Statement

Glos fordert besseren Zugang zu den Stromnetzen

Die wachsende öffentliche Kritik an der Preisgestaltung der Stromkonzerne findet erneut Niederschlag in der Politik. Einem Pressebericht zufolge hat Wirtschaftsminister Glos den Energiekonzernen mit einer weitergehenden Trennung von Unternehmen und Netzen gedroht.
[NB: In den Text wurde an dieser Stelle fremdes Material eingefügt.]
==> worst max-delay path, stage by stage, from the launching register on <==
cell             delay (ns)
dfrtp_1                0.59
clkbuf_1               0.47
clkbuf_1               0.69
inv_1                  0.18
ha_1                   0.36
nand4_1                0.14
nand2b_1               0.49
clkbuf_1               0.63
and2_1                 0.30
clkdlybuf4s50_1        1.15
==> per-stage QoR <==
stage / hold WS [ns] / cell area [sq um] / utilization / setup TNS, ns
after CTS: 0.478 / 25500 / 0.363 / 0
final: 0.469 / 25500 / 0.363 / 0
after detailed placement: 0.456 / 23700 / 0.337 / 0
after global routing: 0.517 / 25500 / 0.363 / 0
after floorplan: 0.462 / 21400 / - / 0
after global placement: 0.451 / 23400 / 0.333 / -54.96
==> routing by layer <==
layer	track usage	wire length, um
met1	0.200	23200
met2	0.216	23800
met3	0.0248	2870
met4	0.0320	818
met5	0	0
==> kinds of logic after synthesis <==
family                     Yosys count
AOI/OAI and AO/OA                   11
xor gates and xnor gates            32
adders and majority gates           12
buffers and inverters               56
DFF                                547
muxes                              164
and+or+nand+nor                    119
--- src/rtl/spi_tx_arbiter.sv ---
`default_nettype none
`timescale 1ns/1ps
// =============================================================================
// Module   : spi_tx_arbiter
// Brief    : Two-requester arbiter feeding one SPI master; IDLE/LOAD/WAIT FSM
//            with a WAIT-state timeout. Define SPI_ARB_FIXED_PRIO_EN for fixed
//            priority (requester 0 wins ties) instead of round-robin.
// Revision : 1.0 - initial release
// =============================================================================
module spi_tx_arbiter #(
   parameter int WIDTH       = 32,
   parameter int TIMEOUT_CYC = 1024
) (
   input  logic             clk,
   input  logic             reset,
   input  logic             req0,
   input  logic             req1,
   input  logic [WIDTH-1:0] data0,
   input  logic [WIDTH-1:0] data1,
   input  logic             spi_done,
   output logic             gnt0,
   output logic             gnt1,
   output logic             sel,
   output logic [WIDTH-1:0] tx_data,
   output logic             tx_start,
   output logic             busy,
   output logic             timeout_err
);

   localparam int               CNT_W   = $clog2(TIMEOUT_CYC);
   localparam logic [CNT_W-1:0] CNT_MAX = CNT_W'(TIMEOUT_CYC - 1);

   typedef enum logic [1:0] {
      ST_IDLE = 2'd0,
      ST_LOAD = 2'd1,
      ST_WAIT = 2'd2
   } state_t;

   state_t           r_state;
   state_t           w_state_nxt;
   logic [CNT_W-1:0] r_cnt;
   logic [CNT_W-1:0] w_cnt_nxt;
   logic             r_gnt0;
   logic             r_gnt1;
   logic             r_tx_start;
   logic             r_tout;
   logic             r_sel;
   logic [WIDTH-1:0] r_tx_data;
   logic             w_gnt0_nxt;
   logic             w_gnt1_nxt;
   logic             w_tx_start_nxt;
   logic             w_tout_nxt;
   logic             w_sel_nxt;
   logic [WIDTH-1:0] w_tx_data_nxt;
   logic             w_any_req;
   logic             w_winner;

   assign w_any_req = req0 | req1;

`ifdef SPI_ARB_FIXED_PRIO_EN
   assign w_winner = ~req0;
`else
   // Last-served pointer; resets to 1 so requester 0 wins the first tie.
   logic r_last;

   assign w_winner = (req0 & req1) ? ~r_last : req1;

   always_ff @(posedge clk) begin
      if (!reset) begin
         r_last <= 1'b1;
      end else if ((r_state == ST_IDLE) && w_any_req) begin
         r_last <= w_winner;
      end
   end
`endif

   always_comb begin
      w_state_nxt    = r_state;
      w_cnt_nxt      = r_cnt;
      w_gnt0_nxt     = 1'b0;
      w_gnt1_nxt     = 1'b0;
      w_tx_start_nxt = 1'b0;
      w_tout_nxt     = 1'b0;
      w_sel_nxt      = r_sel;
      w_tx_data_nxt  = r_tx_data;
      case (r_state)
         ST_IDLE: begin
            if (w_any_req) begin
               w_sel_nxt     = w_winner;
               w_tx_data_nxt = w_winner ? data1 : data0;
               w_gnt0_nxt    = ~w_winner;
               w_gnt1_nxt    = w_winner;
               w_state_nxt   = ST_LOAD;
            end
         end
         ST_LOAD: begin
            w_tx_start_nxt = 1'b1;
            w_cnt_nxt      = '0;
            w_state_nxt    = ST_WAIT;
         end
         ST_WAIT: begin
            // Completion takes precedence over a timeout on the same edge.
            if (spi_done) begin
               w_state_nxt = ST_IDLE;
            end else if (r_cnt == CNT_MAX) begin
               w_tout_nxt  = 1'b1;
               w_state_nxt = ST_IDLE;
            end else begin
               w_cnt_nxt = r_cnt + 1'b1;
            end
         end
         default: begin
            w_state_nxt = ST_IDLE;
         end
      endcase
   end

   always_ff @(posedge clk) begin
      if (!reset) begin
         r_state    <= ST_IDLE;
         r_cnt      <= '0;
         r_gnt0     <= 1'b0;
         r_gnt1     <= 1'b0;
         r_tx_start <= 1'b0;
         r_tout     <= 1'b0;
         r_sel      <= 1'b0;
         r_tx_data  <= '0;
      end else begin
         r_state    <= w_state_nxt;
         r_cnt      <= w_cnt_nxt;
         r_gnt0     <= w_gnt0_nxt;
         r_gnt1     <= w_gnt1_nxt;
         r_tx_start <= w_tx_start_nxt;
         r_tout     <= w_tout_nxt;
         r_sel      <= w_sel_nxt;
         r_tx_data  <= w_tx_data_nxt;
      end
   end

   assign gnt0        = r_gnt0;
   assign gnt1        = r_gnt1;
   assign sel         = r_sel;
   assign tx_data     = r_tx_data;
   assign tx_start    = r_tx_start;
   assign timeout_err = r_tout;
   assign busy        = (r_state != ST_IDLE);

endmodule
`default_nettype wire
--- src/rtl/fifo_read_ctrl.sv ---
// Read-domain controller of the camera-to-VGA pixel FIFO: pointer sync,
// empty/level, one-entry valid/ready output register, underflow count, flush.
module fifo_read_ctrl #(
    parameter int DATA_WIDTH = 4,
    parameter int PTR_WIDTH  = 9,
    parameter int CNT_WIDTH  = 16
) (
    input  logic             rclk,
    input  logic             rst,
    fifo_read_ctrl_if.master bus
);
    typedef logic [PTR_WIDTH:0]    ptr_t;
    typedef logic [CNT_WIDTH-1:0]  cnt_t;
    typedef logic [DATA_WIDTH-1:0] data_t;

    function automatic ptr_t bin2gray(input ptr_t b);
        return b ^ (b >> 1);
    endfunction

    function automatic ptr_t gray2bin(input ptr_t g);
        ptr_t b;
        b[PTR_WIDTH] = g[PTR_WIDTH];
        for (int i = PTR_WIDTH - 1; i >= 0; i--) begin
            b[i] = b[i+1] ^ g[i];
        end
        return b;
    endfunction

    ptr_t  wq1, wq2, wbin;
    ptr_t  b_rptr, g_rptr, b_rptr_nxt;
    data_t pix_data;
    logic  pix_valid;
    cnt_t  underflow_cnt;
    logic  empty, load, xfer, underflow;

    // Plain two-flop synchronizer; nothing may sit between the stages.
    // NOTE: sequential state uses non-blocking assignments so every flop
    // samples the pre-edge value, which is what makes wq2 lag wq1 by a cycle.
    always_ff @(posedge rclk or posedge rst) begin
        if (rst) begin
            wq1 <= '0;
            wq2 <= '0;
        end else begin
            wq1 <= bus.g_wptr;
            wq2 <= wq1;
        end
    end

    always_comb begin
        wbin       = gray2bin(wq2);
        b_rptr_nxt = b_rptr + ptr_t'(1);
    end

    assign empty     = (g_rptr == wq2);
    assign xfer      = pix_valid && bus.pix_ready;
    assign load      = !empty && (!pix_valid || bus.pix_ready) && !bus.flush;
    assign underflow = bus.pix_ready && !pix_valid;

    // Flush outranks load and transfer; g_rptr is always a flop output so the
    // write domain never sees a combinational glitch.
    always_ff @(posedge rclk or posedge rst) begin
        if (rst) begin
            b_rptr    <= '0;
            g_rptr    <= '0;
            pix_data  <= '0;
            pix_valid <= 1'b0;
        end else if (bus.flush) begin
            pix_valid <= 1'b0;
            b_rptr    <= wbin;
            g_rptr    <= wq2;
        end else if (load) begin
            pix_data  <= bus.mem_data;
            pix_valid <= 1'b1;
            b_rptr    <= b_rptr_nxt;
            g_rptr    <= bin2gray(b_rptr_nxt);
        end else if (xfer) begin
            pix_valid <= 1'b0;
        end
    end

    // Saturating; survives flush, cleared only by reset.
    always_ff @(posedge rclk or posedge rst) begin
        if (rst) begin
            underflow_cnt <= '0;
        end else if (underflow && (underflow_cnt != '1)) begin
            underflow_cnt <= underflow_cnt + cnt_t'(1);
        end
    end

    assign bus.b_rptr        = b_rptr;
    assign bus.g_rptr        = g_rptr;
    assign bus.empty         = empty;
    assign bus.rd_level      = wbin - b_rptr;
    assign bus.pix_data      = pix_data;
    assign bus.pix_valid     = pix_valid;
    assign bus.underflow_cnt = underflow_cnt;
endmodule
### src/rtl/ram64_arbiter.sv
// ram64_arbiter: two-port round-robin arbiter and access sequencer for a
// single RAM64 (DATA_W x 64 words, combinational read, synchronous write).
//
// Ports:
//   clk, rst_n                      clock, async active-low reset
//   req_x/we_x/addr_x/wdata_x       requester x command (x = a, b), held until gnt_x
//   gnt_x                           one-cycle pulse, command accepted (RAM access cycle)
//   done_x                          one-cycle pulse, access complete
//   rdata                           read data, valid with done_x after a read
//   ram_in/ram_load/ram_address     registered drive of the RAM64 pins
//   ram_out                         RAM64 combinational read data
//
// Configuration macro: RAM64_ARB_FIXED_PRIO_EN
//   defined   -> port A always wins a simultaneous request, no pointer
//   undefined -> round-robin pointer, resets to A, flips after each grant
module ram64_arbiter #(
    parameter int unsigned DATA_W = 16,
    parameter int unsigned ADDR_W = 6
) (
    input  logic              clk,
    input  logic              rst_n,
    input  logic              req_a,
    input  logic              we_a,
    input  logic [ADDR_W-1:0] addr_a,
    input  logic [DATA_W-1:0] wdata_a,
    output logic              gnt_a,
    output logic              done_a,
    input  logic              req_b,
    input  logic              we_b,
    input  logic [ADDR_W-1:0] addr_b,
    input  logic [DATA_W-1:0] wdata_b,
    output logic              gnt_b,
    output logic              done_b,
    output logic [DATA_W-1:0] rdata,
    output logic [DATA_W-1:0] ram_in,
    output logic              ram_load,
    output logic [ADDR_W-1:0] ram_address,
    input  logic [DATA_W-1:0] ram_out
);

    typedef enum logic [1:0] {
        IDLE   = 2'd0,
        ACCESS = 2'd1,
        RESP   = 2'd2
    } state_t;

    state_t              state, state_nxt;
    logic                owner_b, owner_b_nxt;  // 1: port B owns the access
    logic                is_rd, is_rd_nxt;
    logic                win_b;
    logic                gnt_a_nxt, gnt_b_nxt, done_a_nxt, done_b_nxt;
    logic                ram_load_nxt;
    logic [DATA_W-1:0]   rdata_nxt, ram_in_nxt;
    logic [ADDR_W-1:0]   ram_address_nxt;

    // Winner selection among the current requests
`ifdef RAM64_ARB_FIXED_PRIO_EN
    assign win_b = req_b & ~req_a;
`else
    logic prio_b;  // 1: port B holds priority

    assign win_b = (req_a && req_b) ? prio_b : req_b;

    // Pointer moves to the port that just lost (or was not granted)
    always_ff @(posedge clk or negedge rst_n) begin
        if (!rst_n) begin
            prio_b <= 1'b0;
        end else if (state == IDLE && (req_a || req_b)) begin
            prio_b <= ~win_b;
        end
    end
`endif

    // State and registered outputs
    always_ff @(posedge clk or negedge rst_n) begin
        if (!rst_n) begin
            state       <= IDLE;
            owner_b     <= 1'b0;
            is_rd       <= 1'b0;
            gnt_a       <= 1'b0;
            gnt_b       <= 1'b0;
            done_a      <= 1'b0;
            done_b      <= 1'b0;
            rdata       <= '0;
            ram_in      <= '0;
            ram_load    <= 1'b0;
            ram_address <= '0;
        end else begin
            state       <= state_nxt;
            owner_b     <= owner_b_nxt;
            is_rd       <= is_rd_nxt;
            gnt_a       <= gnt_a_nxt;
            gnt_b       <= gnt_b_nxt;
            done_a      <= done_a_nxt;
            done_b      <= done_b_nxt;
            rdata       <= rdata_nxt;
            ram_in      <= ram_in_nxt;
            ram_load    <= ram_load_nxt;
            ram_address <= ram_address_nxt;
        end
    end

    // Next-state and next-output logic
    always_comb begin
        state_nxt       = state;
        owner_b_nxt     = owner_b;
        is_rd_nxt       = is_rd;
        gnt_a_nxt       = 1'b0;
        gnt_b_nxt       = 1'b0;
        done_a_nxt      = 1'b0;
        done_b_nxt      = 1'b0;
        rdata_nxt       = rdata;
        ram_in_nxt      = ram_in;
        ram_load_nxt    = 1'b0;
        ram_address_nxt = ram_address;

        unique case (state)
            IDLE: begin
                if (req_a || req_b) begin
                    owner_b_nxt     = win_b;
                    ram_address_nxt = win_b ? addr_b  : addr_a;
                    ram_in_nxt      = win_b ? wdata_b : wdata_a;
                    ram_load_nxt    = win_b ? we_b    : we_a;
                    is_rd_nxt       = win_b ? ~we_b   : ~we_a;
                    gnt_a_nxt       = ~win_b;
                    gnt_b_nxt       = win_b;
                    state_nxt       = ACCESS;
                end
            end
            ACCESS: begin
                // RAM64 read is combinational on the registered address
                if (is_rd) begin
                    rdata_nxt = ram_out;
                end
                done_a_nxt = ~owner_b;
                done_b_nxt = owner_b;
                state_nxt  = RESP;
            end
            RESP: begin
                state_nxt = IDLE;
            end
            default: begin
                state_nxt = IDLE;
            end
        endcase
    end

endmodule

### config.mk
export PLATFORM = sky130hd
export DESIGN_NAME = ram64_arbiter
export DESIGN_NICKNAME = d
export VERILOG_FILES = /design/src/rtl/ram64_arbiter.sv
export SDC_FILE = /design/constraint.sdc
export NUM_CORES = 1
export LEC_CHECK = 0
export CORE_AREA = 2 2 77 79
export CTS_BUF_LIST = sky130_fd_sc_hd__clkbuf_4
export CTS_CLUSTER_SIZE = 14
export DETAILED_ROUTE_END_ITERATION = 6
export DIE_AREA = 0 0 79 81
export PLACE_DENSITY_LB_ADDON = 0.12
export SETUP_SLACK_MARGIN = 0.1
export SLEW_MARGIN = 25
export SYNTH_ARGS = -nofsm -noshare
export SYNTH_HDL_FRONTEND = slang
export SYNTH_SLANG_ARGS = --single-unit
### constraint.sdc
create_clock -name clk -period 1.6 [get_ports clk]
set_clock_uncertainty 0.15 [all_clocks]
set_input_delay 0.32 -clock clk [delete_from_list [all_inputs] [get_ports clk]]
set_output_delay 0.32 -clock clk [all_outputs]
set_load 0.02 [all_outputs]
Netzausbau Ökostrom© Gina Sanders / Fotolia.com

Berlin (ddp/sm) - Bundeswirtschaftsminister Michael Glos (CSU) droht den Energiekonzernen mit stärkerer Trennung von Kraftwerken und Stromnetzen, falls sie nicht zu einer transparenteren Preisgestaltung bereit sind. Sollte es Anhaltspunkte für die Diskriminierung und Behinderung im Wettbewerb geben, "dann müssen wir über mehr personelle Unabhängigkeit der Netzoperatoren von den Versorgungsunternehmen diskutieren", zitiert die "Welt am Sonntag" aus einem Redemanuskript des Ministers für seinen Auftritt am Montag in Brüssel.

Damit reagiere der Minister auf die wachsende öffentliche Kritik an der Preisgestaltung der Stromkonzerne, schreibt das Blatt. Durch einen leichteren Zugang zu den Stromnetzen erhoffe sich der CSU-Politiker wachsenden Wettbewerb auf dem Strommarkt durch neue Anbieter, die in den Bau eigener Kraftwerke investieren. "Wenn ein funktionsfähiger europäischer Binnenmarkt in naher Zukunft Realität werden soll, benötigen wir Investitionen in die Erhaltung und den Ausbau der Netze", so Glos in der Rede.